Spin-wave spectral analysis in crescent-shaped ferromagnetic nanorods

TL;DR

This paper investigates how the geometry and magnetic field influence spin wave behavior in crescent-shaped ferromagnetic nanorods, revealing controllable nonreciprocal dispersion relations useful for magnonic devices.

Contribution

It introduces a numerical analysis of spin wave localization and dynamics in crescent-shaped nanostructures, highlighting the effects of geometry and magnetic field orientation.

Findings

Magnetic field direction breaks symmetry and alters eigenmode localization.

Field orientation affects spin wave frequency and saturation behavior.
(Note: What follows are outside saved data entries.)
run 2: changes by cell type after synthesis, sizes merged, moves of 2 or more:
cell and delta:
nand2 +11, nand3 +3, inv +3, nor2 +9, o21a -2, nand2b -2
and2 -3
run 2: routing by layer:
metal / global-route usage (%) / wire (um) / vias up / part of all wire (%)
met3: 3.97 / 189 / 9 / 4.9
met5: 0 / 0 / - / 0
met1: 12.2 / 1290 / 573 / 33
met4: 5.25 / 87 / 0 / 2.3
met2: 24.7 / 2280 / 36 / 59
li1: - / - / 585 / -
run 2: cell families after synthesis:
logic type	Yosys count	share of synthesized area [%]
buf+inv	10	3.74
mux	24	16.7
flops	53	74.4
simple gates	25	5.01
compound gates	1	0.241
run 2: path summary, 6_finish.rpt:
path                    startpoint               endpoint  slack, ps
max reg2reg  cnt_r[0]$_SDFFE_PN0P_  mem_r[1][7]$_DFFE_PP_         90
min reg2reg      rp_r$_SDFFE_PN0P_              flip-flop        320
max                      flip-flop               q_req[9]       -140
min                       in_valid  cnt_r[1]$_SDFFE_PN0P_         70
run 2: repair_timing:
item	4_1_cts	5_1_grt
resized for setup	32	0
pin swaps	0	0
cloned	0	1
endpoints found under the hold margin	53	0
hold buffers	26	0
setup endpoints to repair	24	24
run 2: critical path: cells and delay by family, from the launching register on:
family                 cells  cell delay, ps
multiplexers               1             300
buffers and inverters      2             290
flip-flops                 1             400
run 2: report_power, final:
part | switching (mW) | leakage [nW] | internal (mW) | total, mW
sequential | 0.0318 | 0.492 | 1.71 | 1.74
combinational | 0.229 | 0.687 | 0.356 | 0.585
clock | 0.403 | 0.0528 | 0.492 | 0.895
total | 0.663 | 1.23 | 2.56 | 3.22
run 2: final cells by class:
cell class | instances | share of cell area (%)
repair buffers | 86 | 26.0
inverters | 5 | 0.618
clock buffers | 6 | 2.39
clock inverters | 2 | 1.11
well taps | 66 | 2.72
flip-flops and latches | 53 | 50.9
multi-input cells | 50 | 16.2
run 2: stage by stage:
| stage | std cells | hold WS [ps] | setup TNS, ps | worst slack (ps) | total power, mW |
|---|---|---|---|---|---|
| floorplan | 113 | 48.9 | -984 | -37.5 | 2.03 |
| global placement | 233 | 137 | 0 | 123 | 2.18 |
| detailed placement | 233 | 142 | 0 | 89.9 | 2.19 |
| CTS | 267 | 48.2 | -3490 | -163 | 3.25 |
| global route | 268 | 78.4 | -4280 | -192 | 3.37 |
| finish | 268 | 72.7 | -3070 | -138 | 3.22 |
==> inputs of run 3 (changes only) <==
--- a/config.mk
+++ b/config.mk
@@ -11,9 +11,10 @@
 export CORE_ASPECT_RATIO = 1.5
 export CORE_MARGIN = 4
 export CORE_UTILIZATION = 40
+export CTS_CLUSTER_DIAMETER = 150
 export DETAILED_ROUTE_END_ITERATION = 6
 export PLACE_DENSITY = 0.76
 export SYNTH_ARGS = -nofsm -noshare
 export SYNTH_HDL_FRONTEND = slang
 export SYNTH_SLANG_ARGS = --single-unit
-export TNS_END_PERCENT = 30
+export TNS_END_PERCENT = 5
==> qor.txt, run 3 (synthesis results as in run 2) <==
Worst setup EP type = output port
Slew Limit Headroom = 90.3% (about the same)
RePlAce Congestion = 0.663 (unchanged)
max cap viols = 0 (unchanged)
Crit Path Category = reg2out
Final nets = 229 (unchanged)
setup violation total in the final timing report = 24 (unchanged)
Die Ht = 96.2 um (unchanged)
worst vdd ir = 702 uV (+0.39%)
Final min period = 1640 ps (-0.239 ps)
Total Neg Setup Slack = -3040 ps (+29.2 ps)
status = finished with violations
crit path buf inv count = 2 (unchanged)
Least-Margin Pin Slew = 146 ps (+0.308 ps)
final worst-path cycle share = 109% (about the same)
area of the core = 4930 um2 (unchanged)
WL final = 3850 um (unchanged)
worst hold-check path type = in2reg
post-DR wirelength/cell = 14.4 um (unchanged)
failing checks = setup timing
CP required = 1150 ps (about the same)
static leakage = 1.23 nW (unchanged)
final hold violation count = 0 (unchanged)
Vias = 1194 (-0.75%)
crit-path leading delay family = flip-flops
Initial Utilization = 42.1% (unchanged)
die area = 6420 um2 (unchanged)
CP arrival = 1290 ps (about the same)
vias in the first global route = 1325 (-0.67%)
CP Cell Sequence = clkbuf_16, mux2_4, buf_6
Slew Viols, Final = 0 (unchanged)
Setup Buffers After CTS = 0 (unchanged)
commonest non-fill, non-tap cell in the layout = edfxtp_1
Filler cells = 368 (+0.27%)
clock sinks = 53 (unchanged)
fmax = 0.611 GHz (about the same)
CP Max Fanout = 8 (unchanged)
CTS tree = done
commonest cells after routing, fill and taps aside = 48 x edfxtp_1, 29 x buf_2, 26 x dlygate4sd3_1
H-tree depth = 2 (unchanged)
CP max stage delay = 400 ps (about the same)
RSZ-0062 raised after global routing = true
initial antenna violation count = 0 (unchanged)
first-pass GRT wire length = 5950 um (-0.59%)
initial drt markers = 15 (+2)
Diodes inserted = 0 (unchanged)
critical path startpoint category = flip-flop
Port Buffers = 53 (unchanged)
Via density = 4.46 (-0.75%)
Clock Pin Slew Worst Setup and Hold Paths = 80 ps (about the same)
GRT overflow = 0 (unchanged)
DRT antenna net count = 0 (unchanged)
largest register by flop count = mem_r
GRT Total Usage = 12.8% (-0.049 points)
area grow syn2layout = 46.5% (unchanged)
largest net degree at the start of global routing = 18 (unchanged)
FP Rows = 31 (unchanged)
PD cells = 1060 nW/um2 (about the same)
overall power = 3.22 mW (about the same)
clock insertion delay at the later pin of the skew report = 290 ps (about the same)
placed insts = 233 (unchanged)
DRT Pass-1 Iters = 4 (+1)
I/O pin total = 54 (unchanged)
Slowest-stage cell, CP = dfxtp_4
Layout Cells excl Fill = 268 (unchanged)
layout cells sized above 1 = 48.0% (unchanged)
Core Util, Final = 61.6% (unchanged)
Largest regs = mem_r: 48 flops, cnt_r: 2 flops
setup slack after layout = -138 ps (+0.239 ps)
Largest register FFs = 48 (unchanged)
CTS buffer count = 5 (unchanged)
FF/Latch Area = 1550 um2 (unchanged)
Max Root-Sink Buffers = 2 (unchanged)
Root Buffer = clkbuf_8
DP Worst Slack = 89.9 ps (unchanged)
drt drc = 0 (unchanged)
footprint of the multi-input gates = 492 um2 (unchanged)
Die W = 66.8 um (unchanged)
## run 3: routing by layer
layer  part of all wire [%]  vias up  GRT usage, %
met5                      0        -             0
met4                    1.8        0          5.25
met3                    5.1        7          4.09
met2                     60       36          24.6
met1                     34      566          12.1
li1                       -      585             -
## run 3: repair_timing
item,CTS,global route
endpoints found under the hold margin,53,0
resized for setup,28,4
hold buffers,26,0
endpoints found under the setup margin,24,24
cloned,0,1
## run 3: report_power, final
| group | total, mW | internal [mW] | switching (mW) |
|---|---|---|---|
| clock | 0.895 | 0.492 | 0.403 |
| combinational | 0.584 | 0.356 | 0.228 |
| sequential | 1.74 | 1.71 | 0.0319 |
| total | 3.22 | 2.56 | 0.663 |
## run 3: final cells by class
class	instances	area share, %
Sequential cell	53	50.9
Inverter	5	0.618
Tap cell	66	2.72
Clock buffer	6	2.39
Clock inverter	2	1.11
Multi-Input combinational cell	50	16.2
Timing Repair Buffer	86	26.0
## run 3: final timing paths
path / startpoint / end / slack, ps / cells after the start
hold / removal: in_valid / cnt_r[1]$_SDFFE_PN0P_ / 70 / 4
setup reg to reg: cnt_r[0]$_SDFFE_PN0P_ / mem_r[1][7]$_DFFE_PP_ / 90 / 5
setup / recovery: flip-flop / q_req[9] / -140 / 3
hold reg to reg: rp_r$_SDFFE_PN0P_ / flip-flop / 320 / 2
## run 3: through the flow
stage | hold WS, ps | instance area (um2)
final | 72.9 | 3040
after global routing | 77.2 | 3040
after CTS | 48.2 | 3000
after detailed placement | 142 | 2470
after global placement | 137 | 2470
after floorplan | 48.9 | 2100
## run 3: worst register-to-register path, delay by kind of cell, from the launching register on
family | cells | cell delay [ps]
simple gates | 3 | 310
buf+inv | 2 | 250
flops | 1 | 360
--- src/rtl/core/arh_ram.sv ---
// arh_ram: generic single-port-write, single-port-read ram, registered read
// depends on nothing

module arh_ram #(
  parameter int unsigned Width = 32,
  parameter int unsigned Depth = 16
) (
  input  logic                     clk_i,
  input  logic                     wr_en_i,
  input  logic [$clog2(Depth)-1:0] wr_addr_i,
  input  logic [Width-1:0]         wr_data_i,
  input  logic                     rd_en_i,
  input  logic [$clog2(Depth)-1:0] rd_addr_i,
  output logic [Width-1:0]         rd_data_o
);

  logic [Width-1:0] mem_q [Depth];
  logic [Width-1:0] rd_data_q;

  always_ff @(posedge clk_i) begin
    if (wr_en_i) begin
      mem_q[wr_addr_i] <= wr_data_i;
    end
    if (rd_en_i) begin
      rd_data_q <= mem_q[rd_addr_i];
    end
  end

  assign rd_data_o = rd_data_q;

endmodule
### config.mk
export PLATFORM = sky130hd
export DESIGN_NAME = tld_ram
export DESIGN_NICKNAME = d
export VERILOG_FILES = /design/src/rtl/tld_ram.sv
export SDC_FILE = /design/constraint.sdc
export NUM_CORES = 1
export LEC_CHECK = 0
export BUFFER_PORTS_ARGS = -buffer_cell sky130_fd_sc_hd__buf_2
export CAP_MARGIN = 20
export CORE_UTILIZATION = 54
export CTS_CLUSTER_DIAMETER = 40
export DETAILED_ROUTE_END_ITERATION = 7
export GPL_TIMING_DRIVEN = 0
export PLACE_DENSITY = 0.81
export SETUP_SLACK_MARGIN = 0.3
export SYNTH_ARGS = -nofsm -noshare
export SYNTH_HDL_FRONTEND = slang
export SYNTH_SLANG_ARGS = --single-unit
### constraint.sdc
create_clock -name i_clk -period 1.8 [get_ports i_clk]
set_clock_uncertainty 0.1 [all_clocks]
set_input_delay 0.27 -clock i_clk [delete_from_list [all_inputs] [get_ports i_clk]]
set_output_delay 0.27 -clock i_clk [all_outputs]
set_load 0.02 [all_outputs]
### src/rtl/tld_ram.sv
`timescale 1ns / 1ps
`default_nettype none
// ----------------------------------------------------------------------------
// tld_ram
// Generic simple dual-port RAM with one write port and a registered read port.
// ----------------------------------------------------------------------------
module tld_ram #(
    parameter int WIDTH = 8,
    parameter int DEPTH = 16
) (
    input  wire logic                     i_clk,
    input  wire logic                     i_we,
    input  wire logic [$clog2(DEPTH)-1:0] i_waddr,
    input  wire logic [WIDTH-1:0]         i_wdata,
    input  wire logic                     i_re,
    input  wire logic [$clog2(DEPTH)-1:0] i_raddr,
    output logic      [WIDTH-1:0]         o_rdata
);

    logic [WIDTH-1:0] r_mem [DEPTH];

    always_ff @(posedge i_clk) begin
        if (i_we) begin
            r_mem[i_waddr] <= i_wdata;
        end
        if (i_re) begin
            o_rdata <= r_mem[i_raddr];
        end
    end

endmodule
`default_nettype wire

==> flow_summary.yaml <==
worst_setup_path:
  crit_required_ps: 1950
  cp-startpoint: "r_mem[1][0]"
  path_max_fanout: 1
  cp-end-kind: "register"
  timing.rr.end: "o_rdata[0]"
  worst-r2r-cell-count: 3
  worstSetupPathType: "register to register"
  r2r_slack_ps: 240
  critPathLaunchType: "register"
  arrival_ps: 1720
  rr_startpoint: "r_mem[1][0]"
  slowest_delay_ps: 460
  slowest_stage: "mux4_2"
  cp-endpoint: "o_rdata[0]"
  crit_chain: "mux4_2 -> a22oi_2 -> nand2_1"
clock_tree:
  cts-htree-levels: 4
  path_clk_slew_ps: 60
  cts_setup_buffers: 0
  clock_sinks: 136
  root_buffer: "clkbuf_8"
  cts_tree: "yes"
  clock_latency_ps: 510
  numCtsBuffers: 17
  clockBufferDepth: 2
detailed_routing:
  wl_per_cell_um: 23.44
  drc: 0
  drt_wl_total_mm: 9.775
  via_per_inst: 5.990
  num_vias: 2498
  drt-pass1-iter-count: 4
  antenna_left: 0
  dr.first_iter.drc_count: 287
power_and_ir_drop:
  power_density_nw_per_um2: 1209
  peakVddDrop_mv: 0.8562
  leakagePower_nw: 2.025
floorplan:
  rows: 35
  dieArea_um2: 10080
  die_h_um: 100.4
  fp.coreArea_um2: 9328
  ios: 27
  die_w_um: 100.4
  start_util_pct: 56.04
logic_synthesis:
  synthTopCellsByCount: "edfxtp_1 (136), mux4_2 (18), a22oi_1 (16), mux4_1 (14), nor2_1 (13)"
  ys_types: 18
  ys_ff_latch: 136
  syn-cell-area_um2: 5228
  yosysWarningCount: 0
  async_reset_ff_share_pct: 0
  synthesis.nets: 248
  yosysMostFrequentCell: "edfxtp_1"
  synth_edf_count: 136
  synth.top_cell.area_share_pct: 78.12
  synthCells: 229
  syn_area_per_cell_um2: 22.83
  synthTopCellsByArea: "edfxtp_1 (78%), mux4_2 (7.8%), mux4_1 (7.0%)"
  ys_seq_area_share_pct: 78.12
  yosysTopAreaCell: "edfxtp_1"
  ys.flop_type: "edfxtp_1"
grt:
  grt_pass1_vias: 2522
  grt_util_all_layers_pct: 21.77
  grt_pass1_wl_mm: 14.70
  grt-ovfl-total: 0
  antenna_found_initial: 0
  grt_max_degree: 17
worst_hold_path:
  min-delay-path-class: "input pin to register"
sta:
  drv_slew: 0
  holdWs_ps: 50.41
  tns_ps: 0
  clock.fmax_mhz: 639.6
  rsz0062_at_grt: "yes"
  relSlewSlack_pct: 44.37
  setup_violations: 0
  hold_viol: 0
  tightest_slew_ps: 831.4
  fin_crit_sh_pct: 86.86
  post-route-min-period_ps: 1563
final_layout:
  antenna_cells: 0
  regArea_um2: 4084
  drive_above_1_share_pct: 40.97
  final.fill_count: 580
  fin_nets: 294
  area_growth_pct: 18.93
  multi_input_area_um2: 1096
  design_area_um2: 6217
placement:
  gp_congestion: 0.7391
  dpl-instance-area_um2: 5542
  dp_hpwl_mm: 5.987
  port_buffers: 25
run_status:
  outcome: "finished clean"
run:
  max_cap_violations: 0
[kinds of logic after synthesis]
logic type | Yosys count | synth area share [%]
AOI/OAI and AO/OA | 16 | 2.298
DFF | 136 | 78.12
buffers and inverters | 10 | 1.651
muxes | 32 | 14.79
and+or+nand+nor | 35 | 3.136
[routing by layer]
layer / GRT usage (%) / vias up / routed length (um)
met5: 0 / - / 0
met2: 34.04 / 121 / 4917
met3: 5.571 / 14 / 874
met4: 7.804 / 0 / 114
li1: - / 1068 / -
met1: 30.15 / 1295 / 3869
[per-stage QoR]
step | utilization [%] | worst slack, ps | instances | total power, mW
4_1_cts | 66.55 | 238.1 | 416 | 7.556
5_1_grt | 66.65 | 225.7 | 417 | 7.719
3_3_place_gp | 59.41 | -140.2 | 383 | 3.999
6_report | 66.65 | 236.6 | 417 | 7.518
2_1_floorplan | - | 211.0 | 229 | 3.866
3_5_place_dp | 59.41 | -212.4 | 383 | 4.019
[sequential cells by signal, summed over array words and instances, names as in the netlist]
register and cells:
r_mem 128, o_rdata 8
[worst min-delay path by stage]
| stage | from | end | slack [ps] | depth (start not counted) |
|---|---|---|---|---|
| 3_5_place_dp | i_re | o_rdata[5] | 510 | 1 |
| 4_1_cts | i_wdata[1] | r_mem[9][1] | 40 | 1 |
| 2_1_floorplan | i_wdata[0] | r_mem[0][0] | 270 | 0 |
| 5_1_grt | i_wdata[1] | r_mem[2][1] | 50 | 1 |
| 6_report | i_wdata[1] | r_mem[10][1] | 50 | 1 |
| 3_3_place_gp | i_re | o_rdata[7] | 500 | 1 |
[timing repair]
item,CTS,global route
hold endpoints to repair,8,0
gates resized for setup,15,1
cloned,0,0
pin swaps,3,8
setup endpoints to repair,8,8
hold buffers,1,0
[cells in the final DEF, fill, tap and decap left out, types with 2 or more instances in the layout]
| master | netlist | final |
|---|---|---|
| nand2b_1 | 2 | 2 |
| a22oi_2 | 0 | 12 |
| nor3_2 | 0 | 2 |
| mux4_2 | 18 | 32 |
| a22oi_1 | 16 | 4 |
| bufinv_16 | 0 | 4 |
| clkbuf_16 | 0 | 16 |
| clkdlybuf4s25_2 | 3 | 3 |
| buf_12 | 0 | 3 |
| nand2_1 | 9 | 9 |
| clkinv_4 | 0 | 4 |
| clkinv_2 | 0 | 2 |
| nand3b_1 | 2 | 2 |
| clkinvlp_4 | 0 | 2 |
| edfxtp_1 | 136 | 136 |
| nor2_1 | 13 | 10 |
| buf_2 | 3 | 28 |
| nor2_2 | 0 | 3 |
| inv_6 | 0 | 2 |
[critical path, delay by kind of cell (launching register included)]
kind,cells,cell delay (ps)
flip-flops,1,370
multiplexers,1,460
AND/OR/NAND/NOR,1,120
AO/OA/AOI/OAI,1,250
[cell type report]
| cell class | instances | share of cell area (%) |
|---|---|---|
| buffer | 10 | 1.932 |
| clock buffer | 17 | 6.661 |
| sequential | 136 | 65.69 |
| multi-input combinational | 83 | 17.63 |
| timing repair buffer | 27 | 2.254 |
| tap | 129 | 2.596 |
| clock inverter | 15 | 3.240 |
[report_power, final]
| group | switching, mW | leakage, nW | internal (mW) |
|---|---|---|---|
| Combinational | 0.229 | 0.493 | 0.161 |
| Clock | 1.29 | 0.296 | 2.25 |
| Sequential | 0.0178 | 1.24 | 3.57 |
Power figures use the tool's default switching activity.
Chirality-based nonreciprocal dispersion relations are controllable via field parameters.

Abstract

The research on the properties of spin waves (SWs) in three-dimensional nanosystems is an innovative idea in the field of magnonics. Mastering and understanding the nature of magnetization dynamics and binding of SWs at surfaces, edges, and in-volume parts of three-dimensional magnetic systems enables the discovery of new phenomena and suggests new possibilities for their use in magnonic and spintronic devices. In this work, we use numerical methods to study the effect of geometry and external magnetic field manipulations on the localization and dynamics of SWs in crescent-shaped (CS) waveguides. It is shown that changing the magnetic field direction in these waveguides breaks the symmetry and affects the localization of eigenmodes with respect to the static demagnetizing field. This in turn has a direct effect on their frequency. Furthermore, CS structures were found to be characterized by significant saturation at certain field orientations, resulting in a cylindrical magnetization distribution. Thus, we present chirality-based nonreciprocal dispersion relations for high-frequency SWs, which can be controlled by the field direction (shape symmetry) and its amplitude (saturation).